Motivation and problem definition
In jazz music, given a solo transcription, one retrieval task is to find the corresponding (potentially polyphonic) recording in a music collection. Many conventional systems approach such retrieval tasks by first extracting the predominant F0-trajectory from the recording, then quantizing the extracted trajectory to musical pitches and finally comparing the resulting pitch sequence to the monophonic query. In this project, we introduce a data-driven approach that avoids the hard decisions involved in conventional approaches: Given pairs of time-frequency (TF) representations of full music recordings and TF representations of solo transcriptions, we use a DNN-based approach to learn a mapping for transforming a “polyphonic” TF representation into a “monophonic” TF representation. This transform can be considered as a kind of solo voice enhancement. Besides retrieval applications, this TF representation can also serve as a preprocessing step in various other MIR-related tasks involving polyphonic music, e.g., music transcription or fundamental frequency estimation.
Methods and codes
In our approach, we model the solo voice enhancement step as a regression problem and use a DNN as a regressor. The input to the DNN is the “noisy” TF representation of jazz music recordings including the superposition of the soloist and accompanying musicians (e.g., drums, piano). The targeted output is a TF representation where the soloist is enhanced. As for the labeled data, we use annotated music recordings of famous jazz solos from the Weimar Jazz Database (http://jazzomat.hfm-weimar.de). The network is trained by using a combination of the open-source libraries Theano (https://github.com/Theano/Theano) and keras (https://keras.io) which we then run on the TinyGPU cluster.
Results
From the experiments we conclude that in the case of jazz recordings, solo voice enhancement improves the retrieval results. Furthermore, the DNN-based and current state-of-the-art approaches perform on par in this scenario of jazz music and can be seen as two alternative approaches. In future work, we would like to investigate if we can further improve the results by enhancing the current data-driven approach, e.g., by incorporating temporal context frames or testing different network architectures.

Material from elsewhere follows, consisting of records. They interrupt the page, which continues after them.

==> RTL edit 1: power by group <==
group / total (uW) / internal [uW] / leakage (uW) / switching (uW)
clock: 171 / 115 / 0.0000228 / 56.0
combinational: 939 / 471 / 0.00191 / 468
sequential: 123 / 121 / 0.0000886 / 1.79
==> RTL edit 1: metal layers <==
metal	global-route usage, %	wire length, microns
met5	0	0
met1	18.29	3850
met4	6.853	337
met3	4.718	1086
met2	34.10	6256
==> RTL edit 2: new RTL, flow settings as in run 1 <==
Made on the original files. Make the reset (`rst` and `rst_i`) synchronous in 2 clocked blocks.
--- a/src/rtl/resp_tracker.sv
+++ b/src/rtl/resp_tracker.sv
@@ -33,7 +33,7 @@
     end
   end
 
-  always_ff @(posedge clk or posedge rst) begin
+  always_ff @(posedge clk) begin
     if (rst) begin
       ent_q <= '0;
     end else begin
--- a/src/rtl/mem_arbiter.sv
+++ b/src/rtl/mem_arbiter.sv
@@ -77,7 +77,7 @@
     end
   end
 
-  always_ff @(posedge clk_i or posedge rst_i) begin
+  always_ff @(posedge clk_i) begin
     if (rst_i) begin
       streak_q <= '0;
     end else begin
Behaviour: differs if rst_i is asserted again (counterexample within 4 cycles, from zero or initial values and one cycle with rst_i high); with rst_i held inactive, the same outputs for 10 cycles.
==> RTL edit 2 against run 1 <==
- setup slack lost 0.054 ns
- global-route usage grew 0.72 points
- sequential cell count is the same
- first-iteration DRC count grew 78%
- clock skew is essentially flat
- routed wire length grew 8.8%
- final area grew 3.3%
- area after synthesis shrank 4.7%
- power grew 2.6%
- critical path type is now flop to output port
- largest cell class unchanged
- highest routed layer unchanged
**src/rtl/load_dff_serializer_if.sv**
```systemverilog
// Handshake and serial-output bundle between a word producer, the serializer
// and the downstream load-enabled flop.
interface load_dff_serializer_if #(
  parameter int W = 8
) ();
  logic [W-1:0] din;
  logic         din_valid;
  logic         din_ready;
  logic         a;
  logic         sel;
  logic         busy;
  logic         last;

  modport master (
    output din,
    output din_valid,
    input  din_ready,
    input  a,
    input  sel,
    input  busy,
    input  last
  );

  modport slave (
    input  din,
    input  din_valid,
    output din_ready,
    output a,
    output sel,
    output busy,
    output last
  );
endinterface

```
**src/rtl/load_dff_serializer.sv**
```systemverilog
// Serialises parallel words one bit per clock onto a load-enabled flop.
// sel=0 makes the flop load `a`; sel=1 makes it hold.
module load_dff_serializer #(
  parameter int W         = 8,
  parameter bit LSB_FIRST = 1'b0
) (
  input  logic                  clk,
  input  logic                  rst,
  load_dff_serializer_if.slave  bus
);

  localparam int CW = (W > 1) ? $clog2(W) : 1;

  typedef enum logic {
    IDLE  = 1'b0,
    SHIFT = 1'b1
  } state_t;

  state_t          state_q, state_d;
  logic [W-1:0]    sreg_q, sreg_d;
  logic [CW-1:0]   cnt_q, cnt_d;
  logic            a_q, a_d;
  logic            sel_q, sel_d;
  logic            busy_q, busy_d;
  logic            last_q, last_d;
  logic            ready_s;
  logic            take_s;

  function automatic logic head_bit(input logic [W-1:0] w);
    return LSB_FIRST ? w[0] : w[W-1];
  endfunction

  // The register keeps only the bits not yet presented on `a`.
  function automatic logic [W-1:0] advance(input logic [W-1:0] w);
    return LSB_FIRST ? (w >> 1) : (w << 1);
  endfunction

  assign ready_s       = (state_q == IDLE) || last_q;
  assign take_s        = bus.din_valid && ready_s;
  assign bus.din_ready = ready_s;
  assign bus.a         = a_q;
  assign bus.sel       = sel_q;
  assign bus.busy      = busy_q;
  assign bus.last      = last_q;

  // State and output registers; rst overrides everything.
  always_ff @(posedge clk) begin
    if (rst) begin
      state_q <= IDLE;
      sreg_q  <= {W{1'b0}};
      cnt_q   <= {CW{1'b0}};
      a_q     <= 1'b0;
      sel_q   <= 1'b1;
      busy_q  <= 1'b0;
      last_q  <= 1'b0;
    end else begin
      state_q <= state_d;
      sreg_q  <= sreg_d;
      cnt_q   <= cnt_d;
      a_q     <= a_d;
      sel_q   <= sel_d;
      busy_q  <= busy_d;
      last_q  <= last_d;
    end
  end

  // Next state: capture a word, shift the next bit, or fall back to idle.
  always_comb begin
    state_d = state_q;
    sreg_d  = sreg_q;
    cnt_d   = cnt_q;
    a_d     = a_q;
    sel_d   = sel_q;
    busy_d  = busy_q;
    last_d  = last_q;

    case (state_q)
      IDLE, SHIFT: begin
        if (take_s) begin
          state_d = SHIFT;
          a_d     = head_bit(bus.din);
          sreg_d  = advance(bus.din);
          cnt_d   = CW'(W - 1);
          sel_d   = 1'b0;
          busy_d  = 1'b1;
          last_d  = 1'b0;
        end else if ((state_q == SHIFT) && !last_q) begin
          state_d = SHIFT;
          a_d     = head_bit(sreg_q);
          sreg_d  = advance(sreg_q);
          cnt_d   = cnt_q - CW'(1);
          sel_d   = 1'b0;
          busy_d  = 1'b1;
          last_d  = (cnt_q == CW'(1));
        end else begin
          state_d = IDLE;
          a_d     = 1'b0;
          sel_d   = 1'b1;
          busy_d  = 1'b0;
          last_d  = 1'b0;
        end
      end
      default: begin
        state_d = IDLE;
        sreg_d  = {W{1'b0}};
        cnt_d   = {CW{1'b0}};
        a_d     = 1'b0;
        sel_d   = 1'b1;
        busy_d  = 1'b0;
        last_d  = 1'b0;
      end
    endcase
  end

endmodule

```
**src/flat_wrapper.sv**
```systemverilog
// flat-port wrapper written by rule: the top's interface ports become plain ports
module load_dff_serializer_flat 
#(
  parameter int W         = 8,
  parameter bit LSB_FIRST = 1'b0
)
  (clk, rst, bus_din, bus_din_valid, bus_din_ready, bus_a, bus_sel, bus_busy, bus_last);
  load_dff_serializer_if #(.W(W)) bus_i ();
  input  logic clk;
  input  logic rst;
  input wire logic [$bits(bus_i.din)-1:0] bus_din;
  input wire logic [$bits(bus_i.din_valid)-1:0] bus_din_valid;
  output wire logic [$bits(bus_i.din_ready)-1:0] bus_din_ready;
  output wire logic [$bits(bus_i.a)-1:0] bus_a;
  output wire logic [$bits(bus_i.sel)-1:0] bus_sel;
  output wire logic [$bits(bus_i.busy)-1:0] bus_busy;
  output wire logic [$bits(bus_i.last)-1:0] bus_last;
  assign bus_i.din = bus_din;
  assign bus_i.din_valid = bus_din_valid;
  assign bus_din_ready = bus_i.din_ready;
  assign bus_a = bus_i.a;
  assign bus_sel = bus_i.sel;
  assign bus_busy = bus_i.busy;
  assign bus_last = bus_i.last;
  load_dff_serializer #(.W(W), .LSB_FIRST(LSB_FIRST)) u_core (.clk(clk), .rst(rst), .bus(bus_i));
endmodule
```
**config.mk**
```make
export PLATFORM = sky130hd
export DESIGN_NAME = load_dff_serializer_flat
export DESIGN_NICKNAME = d
export VERILOG_FILES = /design/src/rtl/load_dff_serializer_if.sv /design/src/rtl/load_dff_serializer.sv /design/src/flat_wrapper.sv
export SDC_FILE = /design/constraint.sdc
export NUM_CORES = 1
export LEC_CHECK = 0
export ABC_AREA = 1
export BUFFER_PORTS_ARGS = -buffer_cell sky130_fd_sc_hd__buf_2
export CORE_AREA = 2 2 39 41
export DETAILED_ROUTE_END_ITERATION = 10
export DIE_AREA = 0 0 41 43
export HOLD_SLACK_MARGIN = 0.15
export PLACE_DENSITY = 0.72
export RECOVER_POWER = 25
export SLEW_MARGIN = 25
export SYNTH_ARGS = -nofsm -noshare
export SYNTH_HDL_FRONTEND = slang
export SYNTH_SLANG_ARGS = --single-unit
```
**constraint.sdc**
```tcl
create_clock -name clk -period 1.1 [get_ports clk]
set_clock_uncertainty 0.05 [all_clocks]
set_input_delay 0.22 -clock clk [delete_from_list [all_inputs] [get_ports clk]]
set_output_delay 0.22 -clock clk [all_outputs]
set_load 0.05 [all_outputs]
```
==> results.md, run 1 <==
- The flow ran to the end, but the final reports show violations.
- The final reports fail on negative setup slack.
- The sequential fraction of the synthesis area is between 40% and 50%.
- The row count is 14.
- The number of search-and-repair iterations in the first detailed-routing pass is 5.
- The number of fill cells is 98.
- The post-detailed-route count of antenna-violating nets is 0.
- Headroom to the max-slew limit came out at between 80 and 90%.
- At the placement stage, the worst setup path has a slack of ~0.067 ns.
- The number of failing hold endpoints at the final stage is 0.
- The leakage power total is 0.482 nW.
- The fraction of layout cells with a size suffix above 1 is 49.1%.
- No sink is reached through more buffers than the 2 on the longest clock path.
- The kind of start point of the critical path is a flop.
- The all-layer global routing usage is roughly 18%.
- The area of the multi-input gates is around 370 um2.
- The worst-case hold slack is 0.178 ns.
- TritonCTS built the clock tree.
- The die covers 0.00176 mm2.
- The critical path is of the reg -> out type.
- The remaining global-route overflow is 0.
- The tool flagged a number of max-cap violations equal to 0.
- The post-layout minimum cycle time is approximately 1.2 ns.
- The max-slew violation total from the final report was 0.
- In this run the cell area of the synthesized design comes to about 630 um2.
- At the end of routability-driven placement, the weighted congestion stood at 0.806.
- Overall power consumption after layout is estimated at about 1.3 mW.
- The clock root buffer master is clkbuf_4.
- The critical path goes through inv_4 > nand2_4 > buf_8.
- The worst-case IR drop observed on VDD is about 590 uV.
- For the worst setup path, the data arrival time is roughly 0.91 ns.
- After detailed routing, the number of remaining DRC violations is 0.
- For this block, the initial DRC count from the detailed router was 13.
- Setup violations remaining at the end of the flow were counted as 5.
- The clock latency of the later-clocked register in the worst-skew pair is ~0.3 ns.
- The wire length of the first global-routing pass is 2.10 mm.
- The number of warnings issued by yosys is 0.
- The initial antenna violation count is 0.
- The count of cell types in the netlist is 14.
- The routed layout has 654 vias.
- The count of buffers added on input and output ports is 15.
- The average routed wire per standard cell is about 13 um.
- The height of the die is between 40 and 50 um.
- The category of the worst setup path capture point is an output port.
- The mean instance size in the synthesized netlist is approximately 7.2 um2.
- For the worst setup path, the data required time is around 0.83 ns.
- Setup repair after global routing could not meet its margin everywhere.
- Pin placement for this block handled 16 I/O pins.
- The area taken by flip-flops and latches is just under 300 um2.
- From left edge to right edge, the die measures roughly 41 um.
- The type of the tightest min-delay check is in -> reg.
- The total area inside the core boundary comes to around 0.0014 mm2.
- Dividing the final minimum period by the clock period gives 108%.
- The depth of the CTS H-tree is 1.
- The clock drives 14 sinks.
- For this run, the slowest stage of the critical path takes around 0.37 ns.
- The clock-pin slew reported for the worst setup and hold paths after clock tree synthesis is about 0.090 ns.
- The end-of-flow core utilization is 70.2%.
- The master of the slowest instance on the critical path is dfxtp_4.
- The kind of cell adding the most delay to the critical path is flip-flops.
- The final layout contains 126 nets.
- The via count of the first global-routing pass is 525.
- The number of buffers and inverters on the critical path is 2.
- Using the TritonRoute via totals, the vias-per-cell ratio works out to 5.11.
- Synthesis inferred 14 register bits.
- The synthesized instance count is just under 90.
- At the pin with the least slew margin, the transition time is roughly 0.2 ns.
- Across all setup checks in the final design, the least slack found is -0.0826 ns.
- Buffers inserted during clock tree synthesis total 3.
- The power density normalized to cell area is between 1000 and 1500 mW/mm2.
- The sum of net half-perimeters after detailed placement is between 800 and 900 um.
- The peak clock frequency supported by timing is ~0.85 GHz.
- The number of inserted diodes is 0.
- The routed design has around 1.7 mm of wire.
- The post-synth net total is 100.
- The area growth from synthesis to layout is 54.6%.
- In this run the worst path has a maximum fanout of 3.
- Entering global routing, the biggest net connects 11 pins.
- The initial core utilization is between 40% and 50%.
-- final timing paths --
kind / from / endpoint / slack [ns] / depth (start not counted)
max reg2reg: u_core.bus.last / u_core.sreg_q[2] / -0.02 / 8
min reg2reg: u_core.sreg_q[2] / u_core.sreg_q[3] / 0.43 / 2
max: u_core.bus.last / bus_din_ready / -0.08 / 3
min: bus_din[5] / u_core.sreg_q[6] / 0.18 / 5
-- metrics by stage --
stage	cell area, um2	TNS (ns)	instances
after floorplan	639	0	87
after detailed placement	722	0	117
after CTS	835	-0.197	127
final	971	-0.138	128
after global routing	971	-0.468	128
after global placement	722	0	117
-- sequential cells by signal, summed over array words and instances (netlist names) --
register,count
u_core.bus.sel,1
u_core.sreg_q,7
u_core.state_q,1
u_core.cnt_q,3
u_core.bus.last,1
u_core.bus.a,1
-- worst register-to-register path, stage by stage (launching register included) --
cell and delay [ns]:
dfxtp_4 0.37, inv_4 0.05, nand2_4 0.05, buf_6 0.13, buf_6 0.12, nand3_1 0.07
nand3_1 0.08, nand2_1 0.07, inv_1 0.03
-- cell usage after synthesis (all sizes together) --
library cell,instances,area [um2]
inv,16,60.1
nand2,25,101
buf,2,16.3
ha,2,25.0
a21oi,5,25.0
dfxtp,14,280
nand3,18,90.1
o21ai,2,10.0
nor3,1,5.00
nor2,2,15.0
-- routing by layer --
layer	GRT usage, %	part of all wire [%]	up-vias
met3	4.71	5.6	7
li1	-	-	324
met2	28.4	50	29
met1	20.1	41	294
met4	10.0	3.3	0
met5	0	0	-
-- repair_timing --
action,4_1_cts,5_1_grt
setup buffers,3,0
hold endpoints to repair,5,0
pin swaps,1,5
resized for setup,8,34
setup endpoints to repair,5,17
hold buffers,3,0
cloned,0,1
-- final cells by class --
class                           count  area share [%]
Clock buffer                        4            3.74
Inverter                           16            7.22
Multi-Input combinational cell     56            38.3
Sequential cell                    14            29.8
Tap cell                           16            2.06
Timing Repair Buffer               22            18.9
-- cell usage in the layout (no fill, tap or decap), drive strengths merged --
master        n
dlygate4sd3   3
clkinv        1
buf          19
nand2        25
dfxtp        14
ha            2
nor3          1
a21oi         5
nand3        18
nor2          3
o21ai         2
clkbuf        4
inv          15
-- logic make-up after synthesis --
| family | count (synthesis) | share of synthesized area, % |
|---|---|---|
| and+or+nand+nor | 46 | 33.7 |
| buffers and inverters | 18 | 12.2 |
| DFF | 14 | 44.6 |
| AOI/OAI and AO/OA | 7 | 5.58 |
| adders and majority gates | 2 | 3.98 |
-- power by group --
part	internal (mW)	switching (mW)	total (mW)
Clock	0.202	0.191	0.393
Combinational	0.122	0.178	0.300
Sequential	0.541	0.0222	0.563
Power figures use the tool's default switching activity.
==> inputs of run 2 (changes only) <==
Settings changed: ABC_AREA 1 to unset, CORE_AREA 2 2 39 41 to unset, CORE_MARGIN set to 2, CORE_UTILIZATION set to 48, DIE_AREA 0 0 41 43 to unset, PLACE_DENSITY 0.72 to 0.73.
==> results.md, run 2 <==
- The via count of the first global-routing pass is 492 (-6.3%).
- The total of endpoints with negative setup slack in the final report is 15 (+10).
- The power density normalized to cell area is 1310 mW/mm2 (+1.5%).
- The leakage power total came to 0.404 nW (-16%).
- TritonCTS built the clock tree.
- The largest registers in the layout are u_core.sreg_q: 7 flops, u_core.cnt_q: 3 flops.
- The number of warnings issued by yosys is 0 (unchanged).
- By count the netlist is led by 14 x dfxtp_1, 8 x nor2_1, 7 x a211oi_1, 7 x mux2i_1, 5 x nor3_1.
- The wire length of the first global-routing pass is 2.10 mm (+0.33%).
- The count of flip-flops with a built-in enable after synthesis is 0 (unchanged).
- The fraction of registers with async set/reset is 0% (unchanged).
- The post-synthesis instance area came to 623 um2 (-0.80%).
- The final reports fail on negative setup slack.
- The number of cells on the worst reg-to-reg path was 5 (-3).
- The root buffer cell chosen for the clock tree is clkbuf_4.
- The mean instance size in the synthesized netlist came to 10.6 um2 (+46%).
- The final-stage net count came to 99 (-21%).
- By area the synthesized netlist is led by dfxtp_1 45%, mux2i_1 11%, a211oi_1 8.4%.
- The max-slew violation total from the final report is 0 (unchanged).
- The peak clock frequency supported by timing came to 0.780 GHz (-7.7%).
- The count of cell types in the netlist was 20 (+6).
- The final cell count without fillers is 99 (-23%).
- The number of inserted diodes is 0 (unchanged).
- The number of buffers on the longest clock path is 2 (unchanged).
- The cell with the most instances after synthesis is dfxtp_1.
- The clock buffer count from CTS is 3 (unchanged).
- The total power consumption of the routed design is 1.20 mW (-4.3%).
- The path type of the worst setup path is reg -> out.
- The share of the synthesized area in the top cell type is 45.0% (+0.36 points).
- The data arrival time at the worst-slack endpoint is 1.01 ns (+0.10 ns).
- The number of vias in the routed layout is 528 (-19%).
- The number of fill cells is 84 (-14%).
- The actual transition at the worst max-transition pin is 0.358 ns (+0.157 ns).
- STA classifies the critical path startpoint as a flop.
- The synthesized instance count is 59 (-32%).
- The per-cell via count in the routed design is 5.33 (+4.4%).
- The run finished, with violations left.
- In the layout the commonest cells are 12 x buf_2, 12 x dfxtp_1, 8 x buf_4.
- The post-synthesis cell type with the largest combined area is dfxtp_1.
- The category of the worst setup path capture point is an output port.
- The count of clock tree sinks is 14 (unchanged).
- The weighted congestion at the end of routability-driven global placement came to 0.714 (-11%).
- The average routed wire per standard cell is 15.0 um (+14%).
- The data required time of the critical path was 0.83 ns (about the same).
- The type of the tightest min-delay check is in -> reg.
- The count of state elements after synthesis is 14 (unchanged).
- The number of I/O port buffers came to 15 (unchanged).
- The initial core utilization is 53.9% (+8.5 points).
- The DRC violation count after routing is 0 (unchanged).
- The sequential fraction of the synthesis area is 45.0% (+0.36 points).
- The all-layer global routing usage came to 21.4% (+3.6 points).
- The remaining global-route overflow came to 0 (unchanged).
- The depth of the CTS H-tree came to 1 (unchanged).
- The placeable core region is 0.00116 mm2 (-16%).
- The end-of-flow core utilization is 79.2% (+9.1 points).
- The horizontal die dimension is 40.0 um (-2.4%).
- The fraction of layout cells with a size suffix above 1 is 54.1% (+5.0 points).
- The number of search-and-repair iterations in the first detailed-routing pass is 5 (unchanged).
- The die footprint came to 0.00160 mm2 (-9.1%).
- The row count is 12 (-2).
- The post-route fraction of the period consumed by the critical path came to 116% (+9.0 points).
- In the synthesized netlist the dominant register cell turns out to be dfxtp_1.
- The maximum number of pins on one net before global-route repair is 15 (+4).
- The number of failing hold endpoints at the final stage is 0 (unchanged).
- The post-layout minimum cycle time is 1.28 ns (+0.0988 ns).
- The max-cap check violation count is 0 (unchanged).
- The clock-pin slew reported for the worst setup and hold paths after clock tree synthesis came to 0.09 ns (about the same).
- The maximum fanout count along the critical path came to 2 (-1).
- The aggregate routed wire length is 1.49 mm (-12%).
- The height of the die is 40.0 um (-6.9%).
- The clock latency of the later-clocked register in the worst-skew pair is 0.28 ns (-0.02 ns).
- The maximum resistive drop on vdd is 799 uV (+35%).
- The flip-flop count of the largest register after layout is 7 (unchanged).
- The starting DRC count in detailed routing is 14 (+1).
- The post-synth net total is 72 (-28%).
- Setup repair after global routing could not meet its margin everywhere.
- The worst path setup slack after routing is -0.181 ns (-0.0988 ns).
- The headroom to the max-slew limit was 76.1% (-10 points).
- The relative area change from synthesis to final layout is 47.0%.
- Counting flops per register, the top entry is u_core.sreg_q.
- The number of cells on the worst hold path was 3 (-2).
- The count of pins on the block boundary is 16 (unchanged).
- The pre-CTS setup slack is -0.0883 ns (-0.155 ns).
- The number of instances in the placed design is 91 (-22%).
- The initial antenna violation count is 0 (unchanged).
- The sum of net half-perimeters after detailed placement is 891 um (+2.3%).
- The post-detailed-route count of antenna-violating nets is 0 (unchanged).
## run 2: cell types whose count changed after synthesis, moves of 2 or more
cell / delta
a21oi_1: -4
nand2_1: -23
nor2_1: +7
nand3_1: -17
mux2i_1: +7
inv_2: -7
nor3_1: +4
o21ai_1: -2
a211oi_1: +7
inv_1: -7
## run 2: repair_timing
action	4_1_cts	5_1_grt
buffers inserted	2	0
endpoints found under the setup margin	12	16
gates resized for setup	17	6
hold buffers	1	0
endpoints found under the hold margin	1	0
gates cloned	0	1
pin swaps	1	0
## run 2: critical path, stage by stage, from the launching register on
cell     delay, ns
dfxtp_4       0.35
nor2b_4       0.20
inv_6         0.04
buf_8         0.14
## run 2: path summary, 6_finish.rpt
| path | startpoint | endpoint | slack (ns) |
|---|---|---|---|
| max reg2reg | u_core.state_q | u_core.sreg_q[5] | -0.18 |
| max | u_core.state_q | bus_din_ready | -0.18 |
| min reg2reg | u_core.sreg_q[7] | u_core.bus.a | 0.42 |
| min | bus_din_valid | u_core.state_q | 0.18 |
## run 2: per-stage QoR
step | hold slack (ns) | area [um2] | TNS (ns)
4_1_cts | 0.173 | 865 | -1.27
3_5_place_dp | 0.405 | 749 | -0.125
3_3_place_gp | 0.399 | 749 | -0.0101
6_report | 0.181 | 916 | -1.55
5_1_grt | 0.203 | 916 | -1.98
2_1_floorplan | 0.235 | 638 | -1.14
## run 2: cell type report
class | instances | area [um2] | share of cell area, %
multi-input cells | 38 | 355 | 38.8
flip-flops and latches | 14 | 288 | 31.4
repair buffers | 26 | 213 | 23.2
clock buffers | 3 | 22.5 | 2.46
well taps | 14 | 17.5 | 1.91
inverters | 3 | 16.3 | 1.78
clock inverters | 1 | 3.75 | 0.410
## run 2: where the power goes
| part | switching, mW | internal [mW] | total, mW |
|---|---|---|---|
| sequential | 0.0345 | 0.546 | 0.581 |
| combinational | 0.166 | 0.153 | 0.318 |
| clock | 0.172 | 0.132 | 0.303 |
| total | 0.372 | 0.831 | 1.20 |
## run 2: layer usage
metal / vias to the layer above / share of wire (%) / GRT usage, %
met3: 4 / 5.5 / 5.00
met4: 0 / 2.0 / 15.5
met1: 242 / 42 / 21.0
met5: - / 0 / 0
met2: 23 / 51 / 38.7
li1: 259 / - / -
## run 2: cells by family after synthesis
kind of cell / after synthesis / share of synthesized area, %
adders and majority gates: 2 / 4.02
buffers and inverters: 7 / 9.24
and+or+nand+nor: 20 / 19.3
AOI/OAI and AO/OA: 9 / 11.2
muxes: 7 / 11.2
DFF: 14 / 45.0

A web-based demo can be reached under the following address:
https://www.audiolabs-erlangen.de/resources/MIR/2017-ICASSP-SoloVoiceEnhancement
Outreach
The International Audio Laboratories Erlangen are a joint institution of the Friedrich-Alexander-Universität Erlangen-Nürnberg (FAU) and the Fraunhofer-Institut für Integrierte Schaltungen IIS.
This work has been supported by the German Research Foundation (DFG MU 2686/6-1) and published in the following article:
- Stefan Balke, Christian Dittmar, Jakob Abeßer, and Meinard Müller: Data-Driven Solo Voice Enhancement for Jazz Music Retrieval, In Proceedings of the IEEE International Conference on Acoustics, Speech, and Signal Processing (ICASSP): 196-200, 2017. Web-Demo: https://www.audiolabs-erlangen.de/resources/MIR/2017-ICASSP-SoloVoiceEnhancement
In a follow-up work, we adapted a similar architecture to the task of transcribing walking bass lines in jazz music:
- Jakob Abeßer, Stefan Balke, Klaus Frieler, Martin Pfleiderer, and Meinard Müller: Deep Learning for Jazz Walking Bass Transcription, In Proceedings of the AES International Conference on Semantic Audio: 202-209, 2017. Web-Demo: https://www.audiolabs-erlangen.de/resources/MIR/2017-AES-WalkingBassTranscription
Researcher’s Bio and Affiliation
Stefan Balke studied electrical engineering at the Leibniz Universität Hannover. Since 2014, he is pursuing his PhD under the supervision of Prof. Dr. Meinard Müller (Lehrstuhl für Semantische Audiosignalverarbeitung) at the International Audio Laboratories Erlangen.